Start of Task data
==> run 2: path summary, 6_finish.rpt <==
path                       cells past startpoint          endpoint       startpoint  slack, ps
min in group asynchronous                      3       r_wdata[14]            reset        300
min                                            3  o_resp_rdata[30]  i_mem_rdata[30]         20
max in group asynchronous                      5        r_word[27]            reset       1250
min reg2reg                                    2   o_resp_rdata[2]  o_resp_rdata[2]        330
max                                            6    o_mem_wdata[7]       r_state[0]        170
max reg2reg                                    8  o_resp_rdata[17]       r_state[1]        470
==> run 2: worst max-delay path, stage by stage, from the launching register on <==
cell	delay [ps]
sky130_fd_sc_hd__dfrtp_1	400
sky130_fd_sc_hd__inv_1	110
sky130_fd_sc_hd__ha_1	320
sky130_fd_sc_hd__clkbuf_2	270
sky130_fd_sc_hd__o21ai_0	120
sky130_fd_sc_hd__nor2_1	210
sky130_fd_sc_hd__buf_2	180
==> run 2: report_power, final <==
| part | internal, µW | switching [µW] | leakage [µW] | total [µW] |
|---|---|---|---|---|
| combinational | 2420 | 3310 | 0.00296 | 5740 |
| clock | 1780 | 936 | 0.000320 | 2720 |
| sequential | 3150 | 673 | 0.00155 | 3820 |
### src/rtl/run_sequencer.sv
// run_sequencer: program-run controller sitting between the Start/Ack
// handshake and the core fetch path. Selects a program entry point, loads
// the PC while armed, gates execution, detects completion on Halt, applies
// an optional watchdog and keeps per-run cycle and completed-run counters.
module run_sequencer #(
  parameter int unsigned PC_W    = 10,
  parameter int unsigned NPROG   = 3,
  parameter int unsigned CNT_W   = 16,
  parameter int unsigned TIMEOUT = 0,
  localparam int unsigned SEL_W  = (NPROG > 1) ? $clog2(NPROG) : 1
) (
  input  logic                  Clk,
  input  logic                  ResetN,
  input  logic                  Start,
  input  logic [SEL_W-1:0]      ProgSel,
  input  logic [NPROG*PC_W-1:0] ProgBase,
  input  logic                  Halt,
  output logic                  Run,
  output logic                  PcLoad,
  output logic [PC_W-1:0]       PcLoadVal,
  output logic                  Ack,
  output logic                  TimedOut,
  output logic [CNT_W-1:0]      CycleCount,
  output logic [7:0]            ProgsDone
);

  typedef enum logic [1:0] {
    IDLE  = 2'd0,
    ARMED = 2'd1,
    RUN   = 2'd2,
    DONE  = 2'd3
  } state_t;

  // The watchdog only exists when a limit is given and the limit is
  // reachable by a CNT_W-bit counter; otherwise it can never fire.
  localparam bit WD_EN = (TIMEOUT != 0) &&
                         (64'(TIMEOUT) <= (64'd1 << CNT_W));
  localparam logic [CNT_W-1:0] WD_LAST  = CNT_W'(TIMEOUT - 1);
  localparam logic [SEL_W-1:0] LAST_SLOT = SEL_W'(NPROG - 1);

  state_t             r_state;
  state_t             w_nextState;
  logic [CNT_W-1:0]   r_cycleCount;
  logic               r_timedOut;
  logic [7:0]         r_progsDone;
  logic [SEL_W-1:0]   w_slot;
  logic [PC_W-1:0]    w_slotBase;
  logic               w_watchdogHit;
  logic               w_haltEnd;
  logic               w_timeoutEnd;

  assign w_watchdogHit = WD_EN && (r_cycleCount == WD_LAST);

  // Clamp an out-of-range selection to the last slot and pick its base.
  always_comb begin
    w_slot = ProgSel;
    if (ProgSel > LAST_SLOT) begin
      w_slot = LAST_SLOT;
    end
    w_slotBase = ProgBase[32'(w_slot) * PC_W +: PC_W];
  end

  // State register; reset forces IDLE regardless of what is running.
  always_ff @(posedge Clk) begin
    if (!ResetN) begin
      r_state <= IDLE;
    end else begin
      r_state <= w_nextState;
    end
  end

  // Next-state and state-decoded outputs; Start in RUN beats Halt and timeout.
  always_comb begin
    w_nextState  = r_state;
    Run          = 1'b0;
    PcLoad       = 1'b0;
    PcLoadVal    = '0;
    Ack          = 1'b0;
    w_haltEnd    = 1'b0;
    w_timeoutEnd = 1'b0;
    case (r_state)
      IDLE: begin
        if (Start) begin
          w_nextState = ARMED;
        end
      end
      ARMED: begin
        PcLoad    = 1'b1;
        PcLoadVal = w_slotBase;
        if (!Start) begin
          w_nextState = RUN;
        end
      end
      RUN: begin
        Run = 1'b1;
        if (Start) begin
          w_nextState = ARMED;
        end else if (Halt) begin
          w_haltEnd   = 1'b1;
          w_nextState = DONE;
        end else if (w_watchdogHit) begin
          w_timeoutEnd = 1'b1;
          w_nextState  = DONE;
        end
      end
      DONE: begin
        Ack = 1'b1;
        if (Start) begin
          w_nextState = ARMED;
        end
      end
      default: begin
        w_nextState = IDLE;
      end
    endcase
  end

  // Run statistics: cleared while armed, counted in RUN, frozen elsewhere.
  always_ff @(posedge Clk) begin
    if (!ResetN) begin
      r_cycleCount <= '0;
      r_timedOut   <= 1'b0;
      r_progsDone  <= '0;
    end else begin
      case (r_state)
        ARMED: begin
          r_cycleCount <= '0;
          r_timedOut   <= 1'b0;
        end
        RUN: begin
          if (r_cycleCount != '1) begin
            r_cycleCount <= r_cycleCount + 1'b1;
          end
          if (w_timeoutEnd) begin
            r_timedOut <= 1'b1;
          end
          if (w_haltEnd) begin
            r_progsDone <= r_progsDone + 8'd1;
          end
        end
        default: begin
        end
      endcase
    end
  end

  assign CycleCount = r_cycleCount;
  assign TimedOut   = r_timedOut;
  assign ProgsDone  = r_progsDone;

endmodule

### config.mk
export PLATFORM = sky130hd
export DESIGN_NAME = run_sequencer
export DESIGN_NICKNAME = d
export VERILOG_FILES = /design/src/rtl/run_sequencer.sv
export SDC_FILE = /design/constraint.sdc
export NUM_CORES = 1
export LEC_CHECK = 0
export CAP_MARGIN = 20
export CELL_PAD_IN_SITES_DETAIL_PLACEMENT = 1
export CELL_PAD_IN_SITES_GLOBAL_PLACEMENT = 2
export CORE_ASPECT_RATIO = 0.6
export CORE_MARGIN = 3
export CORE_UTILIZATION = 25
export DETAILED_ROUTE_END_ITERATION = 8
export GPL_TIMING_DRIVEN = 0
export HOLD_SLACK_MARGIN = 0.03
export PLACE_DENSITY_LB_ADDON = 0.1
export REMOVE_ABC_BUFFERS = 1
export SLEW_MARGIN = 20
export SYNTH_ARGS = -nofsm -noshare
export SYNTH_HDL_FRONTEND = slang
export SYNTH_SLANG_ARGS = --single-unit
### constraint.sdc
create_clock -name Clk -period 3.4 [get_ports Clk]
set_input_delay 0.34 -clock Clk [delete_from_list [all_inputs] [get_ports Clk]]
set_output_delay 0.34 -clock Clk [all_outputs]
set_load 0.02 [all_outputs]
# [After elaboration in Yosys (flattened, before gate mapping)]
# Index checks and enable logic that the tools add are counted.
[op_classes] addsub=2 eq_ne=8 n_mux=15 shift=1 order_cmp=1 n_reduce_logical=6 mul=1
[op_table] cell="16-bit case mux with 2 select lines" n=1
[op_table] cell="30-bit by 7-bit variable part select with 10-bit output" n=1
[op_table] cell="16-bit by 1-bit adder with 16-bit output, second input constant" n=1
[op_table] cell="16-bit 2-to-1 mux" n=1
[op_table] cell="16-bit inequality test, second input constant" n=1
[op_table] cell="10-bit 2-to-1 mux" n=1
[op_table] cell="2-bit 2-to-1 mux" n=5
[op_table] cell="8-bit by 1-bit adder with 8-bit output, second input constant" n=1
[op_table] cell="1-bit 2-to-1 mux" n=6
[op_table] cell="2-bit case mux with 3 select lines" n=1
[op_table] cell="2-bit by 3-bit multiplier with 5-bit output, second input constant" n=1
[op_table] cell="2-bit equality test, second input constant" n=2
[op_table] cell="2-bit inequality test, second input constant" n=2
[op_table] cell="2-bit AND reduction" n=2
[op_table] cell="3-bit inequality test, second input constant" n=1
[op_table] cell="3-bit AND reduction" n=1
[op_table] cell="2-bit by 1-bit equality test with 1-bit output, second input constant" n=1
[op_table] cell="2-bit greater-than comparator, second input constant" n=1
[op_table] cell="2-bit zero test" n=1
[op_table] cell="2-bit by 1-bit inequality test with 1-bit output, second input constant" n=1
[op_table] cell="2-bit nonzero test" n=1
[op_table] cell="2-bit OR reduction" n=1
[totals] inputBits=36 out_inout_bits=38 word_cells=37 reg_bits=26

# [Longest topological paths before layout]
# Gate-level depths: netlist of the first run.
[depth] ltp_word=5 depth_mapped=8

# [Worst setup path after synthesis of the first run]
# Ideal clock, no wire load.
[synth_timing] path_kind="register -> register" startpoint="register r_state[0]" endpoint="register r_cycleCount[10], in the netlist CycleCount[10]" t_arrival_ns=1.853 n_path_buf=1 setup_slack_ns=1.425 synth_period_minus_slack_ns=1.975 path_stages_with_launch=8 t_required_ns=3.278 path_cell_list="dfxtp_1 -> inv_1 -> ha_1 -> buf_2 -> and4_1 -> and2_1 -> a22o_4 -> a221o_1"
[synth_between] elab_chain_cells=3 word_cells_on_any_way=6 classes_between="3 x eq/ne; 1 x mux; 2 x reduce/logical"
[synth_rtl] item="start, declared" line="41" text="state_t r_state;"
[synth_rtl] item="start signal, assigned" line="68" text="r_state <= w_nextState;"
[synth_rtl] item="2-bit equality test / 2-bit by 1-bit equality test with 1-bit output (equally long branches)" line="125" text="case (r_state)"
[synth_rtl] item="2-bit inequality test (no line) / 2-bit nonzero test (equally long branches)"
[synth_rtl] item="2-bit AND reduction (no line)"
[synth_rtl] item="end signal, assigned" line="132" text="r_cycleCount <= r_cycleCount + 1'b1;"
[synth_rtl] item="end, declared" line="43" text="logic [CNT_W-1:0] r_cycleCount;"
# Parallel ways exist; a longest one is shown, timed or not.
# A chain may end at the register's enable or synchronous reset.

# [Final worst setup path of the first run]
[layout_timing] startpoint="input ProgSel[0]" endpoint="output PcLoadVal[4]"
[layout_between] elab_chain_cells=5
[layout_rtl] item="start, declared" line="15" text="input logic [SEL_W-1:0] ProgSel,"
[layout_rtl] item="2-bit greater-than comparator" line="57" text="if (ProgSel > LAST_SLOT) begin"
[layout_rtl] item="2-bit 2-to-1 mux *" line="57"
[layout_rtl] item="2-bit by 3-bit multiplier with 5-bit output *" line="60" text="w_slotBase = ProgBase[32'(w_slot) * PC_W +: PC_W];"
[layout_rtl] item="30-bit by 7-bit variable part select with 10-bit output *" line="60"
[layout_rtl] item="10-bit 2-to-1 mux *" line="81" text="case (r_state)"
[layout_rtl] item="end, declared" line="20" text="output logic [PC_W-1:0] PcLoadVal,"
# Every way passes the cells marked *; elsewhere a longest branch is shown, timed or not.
End of Task data
Start of Task data
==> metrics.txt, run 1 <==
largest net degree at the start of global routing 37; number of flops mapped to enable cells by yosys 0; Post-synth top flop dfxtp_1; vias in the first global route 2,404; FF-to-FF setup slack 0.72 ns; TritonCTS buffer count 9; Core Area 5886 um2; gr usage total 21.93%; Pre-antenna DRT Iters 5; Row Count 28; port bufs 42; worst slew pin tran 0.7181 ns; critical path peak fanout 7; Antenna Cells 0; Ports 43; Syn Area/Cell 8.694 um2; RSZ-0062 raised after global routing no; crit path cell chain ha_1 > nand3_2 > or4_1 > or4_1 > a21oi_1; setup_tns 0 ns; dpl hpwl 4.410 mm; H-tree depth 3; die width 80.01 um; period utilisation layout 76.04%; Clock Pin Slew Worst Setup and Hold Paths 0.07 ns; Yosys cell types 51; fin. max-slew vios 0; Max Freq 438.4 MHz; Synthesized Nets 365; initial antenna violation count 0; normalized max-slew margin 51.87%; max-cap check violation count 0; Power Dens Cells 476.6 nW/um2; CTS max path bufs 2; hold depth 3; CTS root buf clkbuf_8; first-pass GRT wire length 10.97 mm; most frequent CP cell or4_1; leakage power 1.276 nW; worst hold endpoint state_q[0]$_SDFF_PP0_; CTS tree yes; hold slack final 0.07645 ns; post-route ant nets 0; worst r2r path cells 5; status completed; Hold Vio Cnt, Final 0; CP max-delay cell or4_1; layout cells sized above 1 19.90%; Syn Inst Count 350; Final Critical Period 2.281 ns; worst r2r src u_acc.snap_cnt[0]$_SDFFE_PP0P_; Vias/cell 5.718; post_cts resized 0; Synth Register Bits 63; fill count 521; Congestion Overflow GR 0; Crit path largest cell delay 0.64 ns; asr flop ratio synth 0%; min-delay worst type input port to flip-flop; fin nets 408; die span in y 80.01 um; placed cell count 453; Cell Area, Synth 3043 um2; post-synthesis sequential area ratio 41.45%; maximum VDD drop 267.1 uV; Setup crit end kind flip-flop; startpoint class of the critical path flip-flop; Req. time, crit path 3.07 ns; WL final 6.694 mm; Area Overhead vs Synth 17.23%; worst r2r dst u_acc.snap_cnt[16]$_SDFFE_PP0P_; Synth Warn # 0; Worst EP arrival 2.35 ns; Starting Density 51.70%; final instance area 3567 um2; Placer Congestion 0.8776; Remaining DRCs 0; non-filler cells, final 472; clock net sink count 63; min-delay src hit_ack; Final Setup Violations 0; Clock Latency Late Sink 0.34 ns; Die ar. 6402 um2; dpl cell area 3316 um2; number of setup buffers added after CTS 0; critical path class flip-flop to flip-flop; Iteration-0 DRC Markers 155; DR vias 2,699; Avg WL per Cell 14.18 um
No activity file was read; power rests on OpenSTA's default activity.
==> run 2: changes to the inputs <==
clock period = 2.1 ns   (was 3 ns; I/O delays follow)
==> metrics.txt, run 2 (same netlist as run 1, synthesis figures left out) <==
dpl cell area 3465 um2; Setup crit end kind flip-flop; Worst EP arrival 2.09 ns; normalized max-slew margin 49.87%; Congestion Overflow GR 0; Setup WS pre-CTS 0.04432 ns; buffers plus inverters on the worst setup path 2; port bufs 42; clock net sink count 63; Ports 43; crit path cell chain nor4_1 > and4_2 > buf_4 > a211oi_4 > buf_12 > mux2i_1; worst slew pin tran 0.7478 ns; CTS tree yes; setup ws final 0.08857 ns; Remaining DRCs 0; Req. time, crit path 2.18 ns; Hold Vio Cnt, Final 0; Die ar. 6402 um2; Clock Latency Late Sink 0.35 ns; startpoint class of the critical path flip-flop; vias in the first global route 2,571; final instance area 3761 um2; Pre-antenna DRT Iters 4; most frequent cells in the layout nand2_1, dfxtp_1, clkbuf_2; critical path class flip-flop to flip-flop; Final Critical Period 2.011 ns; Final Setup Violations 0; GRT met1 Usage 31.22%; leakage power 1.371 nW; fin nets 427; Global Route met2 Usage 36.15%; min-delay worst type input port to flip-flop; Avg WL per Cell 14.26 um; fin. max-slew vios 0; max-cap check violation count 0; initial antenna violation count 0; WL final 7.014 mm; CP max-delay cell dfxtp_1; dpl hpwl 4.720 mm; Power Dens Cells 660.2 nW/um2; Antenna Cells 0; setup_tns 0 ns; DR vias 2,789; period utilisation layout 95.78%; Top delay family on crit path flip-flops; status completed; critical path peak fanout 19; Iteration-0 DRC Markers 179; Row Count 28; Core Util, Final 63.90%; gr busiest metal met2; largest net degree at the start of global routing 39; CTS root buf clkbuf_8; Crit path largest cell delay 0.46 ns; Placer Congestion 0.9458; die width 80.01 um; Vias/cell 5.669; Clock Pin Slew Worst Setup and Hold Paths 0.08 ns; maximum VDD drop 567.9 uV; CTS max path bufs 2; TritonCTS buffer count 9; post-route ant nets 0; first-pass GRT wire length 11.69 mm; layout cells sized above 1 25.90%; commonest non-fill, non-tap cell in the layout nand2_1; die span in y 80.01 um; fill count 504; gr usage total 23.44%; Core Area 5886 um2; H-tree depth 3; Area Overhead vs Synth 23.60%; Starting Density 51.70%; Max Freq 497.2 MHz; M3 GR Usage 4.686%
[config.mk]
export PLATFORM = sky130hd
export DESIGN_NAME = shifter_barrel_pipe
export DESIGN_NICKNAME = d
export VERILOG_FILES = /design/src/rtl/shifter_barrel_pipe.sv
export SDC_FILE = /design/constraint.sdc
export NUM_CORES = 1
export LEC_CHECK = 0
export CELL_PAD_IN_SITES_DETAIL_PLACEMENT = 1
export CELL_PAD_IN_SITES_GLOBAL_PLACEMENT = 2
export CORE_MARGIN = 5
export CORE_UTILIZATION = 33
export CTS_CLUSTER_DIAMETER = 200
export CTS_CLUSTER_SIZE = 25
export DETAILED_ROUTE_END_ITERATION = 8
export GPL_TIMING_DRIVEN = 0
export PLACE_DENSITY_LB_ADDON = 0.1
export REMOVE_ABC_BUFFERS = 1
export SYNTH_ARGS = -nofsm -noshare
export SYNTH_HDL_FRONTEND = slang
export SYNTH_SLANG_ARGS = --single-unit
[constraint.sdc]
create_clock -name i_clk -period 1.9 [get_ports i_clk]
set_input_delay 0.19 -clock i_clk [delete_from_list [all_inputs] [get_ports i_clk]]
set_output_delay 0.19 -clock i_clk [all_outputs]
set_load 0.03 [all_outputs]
End of Task data
Description of the task: Taking the lines above, repeat exactly those from the line that contains "run 2: changes" through the line that contains "metrics.txt, run 2", and both of those lines as well. Include nothing else.

Expected output:
==> run 2: changes to the inputs <==
clock period = 2.1 ns   (was 3 ns; I/O delays follow)
==> metrics.txt, run 2 (same netlist as run 1, synthesis figures left out) <==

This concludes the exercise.